Fennemann: “This makes divergent data available such as container levels, information on current road works and traffic situations and particularly handy for waste companies. Data can be adapted in real-time and directly loaded into the dispatchers' system. Since available in one and the same system combined the data also automatically can generate optimum route suggestions to the driver during waste collection.”

Sensor with in-built intelligence backbone of smart city

Digitisation is a key driver for the circular economy and with that for smart cities. That is certainly for Volker Fennemann. “The future belongs to cognitive sensors with in-built intelligence being the backbone a widespread and finely-branched digital network. These next-generation sensors are able to measure all the way down to a container -compared to the present sensors who only can measure the top of the waste in the container.”

These cognitive sensors can also communicate with other sensors, he explains. “For instance, the one in a package exchanging information if the content is damaged. Based on this, the shipping company can decide to send a new product even before the parcel has arrived at its final destination. At the same time, the buyer is informed what happened to the product, that a new one is on its way which will be delivered the next day.” 

Waste management systems enable municipalities to work on future cities

In the next step of this ‘online platform economy’, standardized and verified information flows into autonomous data systems, Fennemann anticipates. Combining data from the logistics sector enables the coupling of reversed logistics (disposal) processes, also by other actors, according to him.
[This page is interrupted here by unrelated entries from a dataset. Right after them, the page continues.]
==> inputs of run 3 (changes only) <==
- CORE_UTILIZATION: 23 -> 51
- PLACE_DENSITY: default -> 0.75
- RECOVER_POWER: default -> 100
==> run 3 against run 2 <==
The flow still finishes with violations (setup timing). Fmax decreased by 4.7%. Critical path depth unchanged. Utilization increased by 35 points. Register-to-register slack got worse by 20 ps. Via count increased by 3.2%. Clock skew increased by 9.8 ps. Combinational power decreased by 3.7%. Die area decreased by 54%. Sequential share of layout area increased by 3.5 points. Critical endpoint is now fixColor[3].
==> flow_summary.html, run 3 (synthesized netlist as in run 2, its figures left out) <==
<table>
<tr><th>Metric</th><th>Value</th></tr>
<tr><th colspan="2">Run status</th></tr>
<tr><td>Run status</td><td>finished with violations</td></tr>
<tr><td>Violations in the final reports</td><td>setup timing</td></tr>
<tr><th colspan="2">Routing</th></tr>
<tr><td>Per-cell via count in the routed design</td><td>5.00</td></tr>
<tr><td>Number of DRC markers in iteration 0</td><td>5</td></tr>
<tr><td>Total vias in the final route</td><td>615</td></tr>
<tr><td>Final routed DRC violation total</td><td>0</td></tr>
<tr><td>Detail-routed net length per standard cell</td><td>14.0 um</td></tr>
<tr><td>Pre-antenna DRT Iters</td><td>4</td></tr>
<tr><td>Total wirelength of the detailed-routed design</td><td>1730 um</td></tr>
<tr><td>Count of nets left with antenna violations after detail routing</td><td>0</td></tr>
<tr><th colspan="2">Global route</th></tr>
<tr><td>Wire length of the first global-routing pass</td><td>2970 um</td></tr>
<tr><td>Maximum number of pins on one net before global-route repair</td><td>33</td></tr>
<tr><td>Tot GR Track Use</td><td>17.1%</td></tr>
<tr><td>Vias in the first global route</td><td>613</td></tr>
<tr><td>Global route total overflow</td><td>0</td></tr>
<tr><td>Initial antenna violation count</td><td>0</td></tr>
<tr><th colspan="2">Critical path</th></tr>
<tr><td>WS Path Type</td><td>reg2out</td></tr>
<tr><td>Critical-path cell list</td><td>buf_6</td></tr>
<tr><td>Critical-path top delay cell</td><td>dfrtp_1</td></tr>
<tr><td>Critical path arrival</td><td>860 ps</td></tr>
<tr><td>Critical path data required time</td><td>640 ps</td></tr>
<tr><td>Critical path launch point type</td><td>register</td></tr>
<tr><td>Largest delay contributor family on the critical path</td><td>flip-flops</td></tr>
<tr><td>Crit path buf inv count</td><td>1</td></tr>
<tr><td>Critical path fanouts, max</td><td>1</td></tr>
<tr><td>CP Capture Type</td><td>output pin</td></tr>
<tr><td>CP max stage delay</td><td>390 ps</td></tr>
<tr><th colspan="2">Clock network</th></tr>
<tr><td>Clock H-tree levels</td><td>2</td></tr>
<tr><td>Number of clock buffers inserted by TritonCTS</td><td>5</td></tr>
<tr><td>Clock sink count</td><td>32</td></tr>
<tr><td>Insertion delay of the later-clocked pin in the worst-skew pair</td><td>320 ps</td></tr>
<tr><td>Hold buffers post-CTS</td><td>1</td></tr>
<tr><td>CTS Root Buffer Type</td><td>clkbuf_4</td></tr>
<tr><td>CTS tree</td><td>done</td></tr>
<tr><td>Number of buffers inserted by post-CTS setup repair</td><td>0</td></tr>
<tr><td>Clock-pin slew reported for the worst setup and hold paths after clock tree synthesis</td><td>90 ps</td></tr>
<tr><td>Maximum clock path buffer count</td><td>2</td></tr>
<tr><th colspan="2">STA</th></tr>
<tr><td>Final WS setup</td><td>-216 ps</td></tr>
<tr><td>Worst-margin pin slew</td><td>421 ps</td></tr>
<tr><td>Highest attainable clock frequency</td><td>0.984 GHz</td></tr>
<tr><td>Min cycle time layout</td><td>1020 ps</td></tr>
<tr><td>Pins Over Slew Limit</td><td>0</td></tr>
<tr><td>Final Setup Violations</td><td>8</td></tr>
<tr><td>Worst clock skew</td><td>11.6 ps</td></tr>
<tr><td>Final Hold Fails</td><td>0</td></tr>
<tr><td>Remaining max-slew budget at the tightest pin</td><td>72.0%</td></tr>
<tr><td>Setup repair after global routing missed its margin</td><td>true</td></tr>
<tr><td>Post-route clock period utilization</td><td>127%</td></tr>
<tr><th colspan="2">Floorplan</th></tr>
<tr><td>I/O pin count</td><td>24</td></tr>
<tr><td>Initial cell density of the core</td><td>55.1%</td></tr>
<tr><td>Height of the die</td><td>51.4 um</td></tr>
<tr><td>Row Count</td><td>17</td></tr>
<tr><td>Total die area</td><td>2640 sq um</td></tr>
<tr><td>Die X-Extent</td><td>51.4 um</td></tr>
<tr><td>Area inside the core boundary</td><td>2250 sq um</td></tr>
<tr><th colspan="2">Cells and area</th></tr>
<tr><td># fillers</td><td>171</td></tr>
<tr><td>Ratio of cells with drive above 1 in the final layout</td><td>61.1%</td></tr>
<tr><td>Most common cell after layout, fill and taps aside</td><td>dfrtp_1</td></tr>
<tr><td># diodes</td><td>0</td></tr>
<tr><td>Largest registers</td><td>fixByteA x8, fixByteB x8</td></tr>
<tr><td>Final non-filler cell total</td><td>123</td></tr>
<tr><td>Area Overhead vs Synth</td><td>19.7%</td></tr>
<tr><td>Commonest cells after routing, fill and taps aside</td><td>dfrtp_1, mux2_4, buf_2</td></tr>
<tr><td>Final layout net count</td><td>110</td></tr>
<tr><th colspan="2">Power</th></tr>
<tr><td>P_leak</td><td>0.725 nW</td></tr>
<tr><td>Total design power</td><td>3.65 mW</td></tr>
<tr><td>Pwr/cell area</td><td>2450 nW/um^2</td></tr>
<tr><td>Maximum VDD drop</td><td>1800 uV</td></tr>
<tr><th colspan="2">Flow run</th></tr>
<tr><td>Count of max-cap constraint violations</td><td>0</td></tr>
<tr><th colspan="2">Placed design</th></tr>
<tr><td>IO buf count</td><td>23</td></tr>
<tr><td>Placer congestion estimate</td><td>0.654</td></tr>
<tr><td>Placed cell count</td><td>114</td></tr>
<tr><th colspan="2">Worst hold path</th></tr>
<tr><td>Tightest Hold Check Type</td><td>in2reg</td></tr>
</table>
“Sensors will be commodity game changer specifically because of the intelligence behind them. By the 24/7 ongoing real-time exchange with other data in the value chain constantly smart decisions are made both in the reversed collection and supply chain and the closed-loop system processes”, he predicts. 

“As a result, new economic and ecological business models for the circular economy can arise in a smart city. In that respect, waste management systems are only a part of smart cities but of the utmost importance because it enables governments and municipalities to work on the city of the future, including completely new and innovative waste management systems.”